In 2003, Muammar Gadaffi accepted Libyan responsibility for the atrocity and
paid compensation to the victims’ families in order to have crippling sanctions
lifted – and at the same time let it be known that he was doing so as an
economic tactic rather than a true acceptance of guilt.
Megrahi
describes his release from prison in the book: “The decision provoked a
carnival of political pointscoring, which kept the issue at the top of the news
agenda for over a fortnight. The controversy was entirely founded on the
assumption that I was the Lockerbie bomber.
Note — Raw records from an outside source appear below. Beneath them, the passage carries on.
This design comes from an exercise in tuning for small area and few clock cycles on the open sky130 flow, not from production work. Only simulation tests tie the RTL to the original design; equivalence was not proved. Power figures rest on the tool's default switching activity, not on a simulated workload. The flow treats the clock pin as an ideal source, which a real chip does not have.

main:
// opc2ser
module opc2ser #(
    parameter RXBUF_SIZE = 128
) (
    input  wire        clk,
    input  wire        rst,
    input  wire [1:0]  cfg_protocol,
    input  wire [7:0]  cfg_channel,
    input  wire [15:0] cfg_hs_timeout_ms,
    input  wire        dg_valid,
    output wire        dg_ready,
    input  wire [7:0]  dg_data,
    input  wire        dg_last,
    input  wire        dg_keep,
    output wire        tx_valid,
    input  wire        tx_ready,
    output reg  [7:0]  tx_data,
    output wire        tx_last,
    input  wire        srx_valid,
    input  wire [7:0]  srx_data,
    input  wire        tick_ms,
    output wire [1:0]  hs_state,
    output wire [2:0]  hs_cause,
    output wire        session_abort,
    output wire        busy,
    output wire [3:0]  err_code,
    output wire        warn3,
    output reg         evt_accept,
    output reg         evt_drop,
    output wire        evt_warn,
    output reg         evt_sent
);
    localparam PMAX = RXBUF_SIZE - 4;           
    localparam NR   = 16;                       
    localparam P_ADA  = 2'd0;
    localparam P_AWA  = 2'd1;
    localparam P_TPM2 = 2'd2;
    localparam HS_AWAITING = 2'd0;
    localparam HS_READY    = 2'd1;
    localparam HS_FAILED   = 2'd2;
    reg [1:0] cfg_proto_r;
    reg [7:0] cfg_chan_r;
    always @(posedge clk) begin
        if (rst) begin
            cfg_proto_r <= cfg_protocol;
            cfg_chan_r  <= cfg_channel;
        end
    end
    reg [1:0]  hs;
    reg [2:0]  hs_cause_r;
    reg [1:0]  hs_cnt;
    reg        hs_bad;
    reg [15:0] acc;                    
    reg [7:0] hs_exp;
    always @(*) begin
        case (hs_cnt)
            2'd0: hs_exp = 8'h41;
            2'd1: hs_exp = 8'h64;
            2'd2: hs_exp = 8'h61;
            default: hs_exp = 8'h0A;
        endcase
    end
    wire hs_wait  = (hs == HS_AWAITING);
    wire hs_bad_n = hs_bad | (srx_data != hs_exp);
    wire hs_done  = srx_valid && (hs_cnt == 2'd3);
    wire hs_tick  = hs_wait && tick_ms && !hs_done;
    always @(posedge clk) begin
        if (rst) begin
            hs_cnt <= 2'd0;
            hs_bad <= 1'b0;
            case (cfg_protocol)
                P_ADA:   begin hs <= HS_AWAITING; hs_cause_r <= 3'd0; end
  ...
For scale: ~2200 cells after synthesis, ~1100 flip-flops, ~77 I/O pins.
Settings: LEC_CHECK=0, CAP_MARGIN=20, CORE_MARGIN=2, CORE_UTILIZATION=55, PLACE_DENSITY=0.7, SLEW_MARGIN=20; clock period 12.0 ns.
standard.sh (not shown) runs the stock make flow with config.mk's settings and CLKGATE_MAP_FILE= SYNTH_SCRIPT=/design/flow/synth_recipe.tcl, a recipe that flattens the netlist after the stock synthesis.
==> flow/flow/run.sh <==
#!/bin/bash
# The standard layout (standard.sh) with these changes, all made through
# ORFS's own variables:
#  - synthesis maps logic with an area-oriented ABC script (flow/abc_map.script
#    in place of ORFS's abc_speed.script); the Yosys steps, and so the
#    registers, are those of the standard synthesis;
#  - ports are buffered with buf_1;
#  - clock tree synthesis uses larger sink clusters and no dummy loads.
# make's output goes to make_synth.log and make_finish.log here; each tool's
# own log is in orfs/logs/.
set -euo pipefail
here=$(pwd)
rm -rf "$here/scripts_area"
cp -r "$FLOW_HOME/scripts" "$here/scripts_area"
cp "$here/flow/abc_map.script" "$here/scripts_area/abc_speed.script"
sed "s#CLKGATE_MAP_FILE= #CLKGATE_MAP_FILE= SCRIPTS_DIR=$here/scripts_area #" standard.sh > synth_area.sh
export BUFFER_PORTS_ARGS="-buffer_cell sky130_fd_sc_hd__buf_1"
export CTS_ARGS="-sink_clustering_enable -repair_clock_nets -sink_clustering_size 30 -sink_clustering_max_diameter 80 -dont_use_dummy_load"
bash synth_area.sh synth > make_synth.log 2>&1
bash standard.sh finish > make_finish.log 2>&1
==> flow/flow/abc_map.script <==
&get -n
&st
&dch
&nf -R 1000
&put
Testbench counts of main, summed over its fixed seeds: cycles 102,288.
Changes in the feature branch relative to main:
-- flow/design.v --
<<< main, line 106
    reg  [2:0]   phi0;                 
    reg  [6:0]   wcnt;                 
    reg  [6:0]   rcnt;                 
    reg  [7:0]   outb;                 
    reg          outv;
>>> the feature branch, line 106
    reg  [2:0]   phi0;                 
    reg  [6:0]   wcnt;                 
    reg  [7:0]   outb;                 
    reg          outv;
<<< main, line 139
    wire in_trl   = (ph == 3'd7);
    wire len_nz   = (len7 != 7'd0);
    wire rd_last  = (rcnt == len7);    
    assign tx_valid = send && (outv || !in_pay);
>>> the feature branch, line 138
    wire in_trl   = (ph == 3'd7);
    wire len_nz   = (len7 != 7'd0);
    wire [6:0] rcnt = need;
    wire rd_last  = (rcnt == len7);    
    assign tx_valid = send && (outv || !in_pay);
<<< main, line 312
                        phi0 <= phi0_n;
                        wcnt <= 7'd0;
                        rcnt <= 7'd0;
                    end
                endcase
>>> the feature branch, line 312
                        phi0 <= phi0_n;
                        wcnt <= 7'd0;
                    end
                endcase
<<< main, line 335
            if (fetch) begin
                outb <= port[8*rcnt[6:3] +: 8];
                rcnt <= rcnt + 7'd1;
                outv <= 1'b1;
            end else if (take) begin
>>> the feature branch, line 334
            if (fetch) begin
                outb <= port[8*rcnt[6:3] +: 8];
                need <= need + 7'd1;
                outv <= 1'b1;
            end else if (take) begin
==> comparison <==
Summary: total power consumption of the routed design, the feature branch better than main
Relative to main, the feature branch degrades worst setup margin.
The share of the clock period used by the worst path reported for the feature branch is greater than that of main by 0.16 points.
Placement-stage worst setup slack in the feature branch is 0.032 ns higher than in main
Compared with main, in the feature branch detailed router's first-iteration violation count now smaller, synthesized netlist net count now smaller.
Testbench counts of the feature branch, summed over its fixed seeds: cycles 102,288.

opc2ser, a different RTL version from the one above (not shown whole).
For scale: ~2100 cells after synthesis, ~1100 flip-flops, about 77 I/O pins, about 29000 µm² of cells after synthesis.
export LEC_CHECK = 0
export CAP_MARGIN = 20
export CORE_MARGIN = 2
export CORE_UTILIZATION = 55
export PLACE_DENSITY = 0.7
export SLEW_MARGIN = 20
create_clock -name core_clock -period 12.0 [get_ports {clk}]
==> flow/flow/abc_map.script <==
&get -n
&st
&syn2
&dch
&nf -R 1000
&put
Scripts as last shown in full above: flow/flow/run.sh
The baseline completed with no timing, DRC or antenna violations.
Testbench counts at the start, summed over its fixed seeds: cycles 102,288.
Very little of the media and
political comment acknowledged that I had had an appeal pending and that the
SCCRC considered the original verdict was ‘at least arguably one which no
reasonable court, properly directed, could have returned’.”
Mr Cadman does
not know whether he will see someone else convicted for his son’s murder. He is
sure of one thing, however, after that conversation at the embassy.
“I remember that
he said ‘There are some things that you will hear about that are right, but you
won’t hear all of it. And no one here is going to tell you everything.’ And
that is rather frightening. There are these few people who are in the know, and
the rest of us who are not.”
Megrahi: You are my Jury – The Lockerbie Evidence, by John Ashton, is published by Birlinn at £14.99.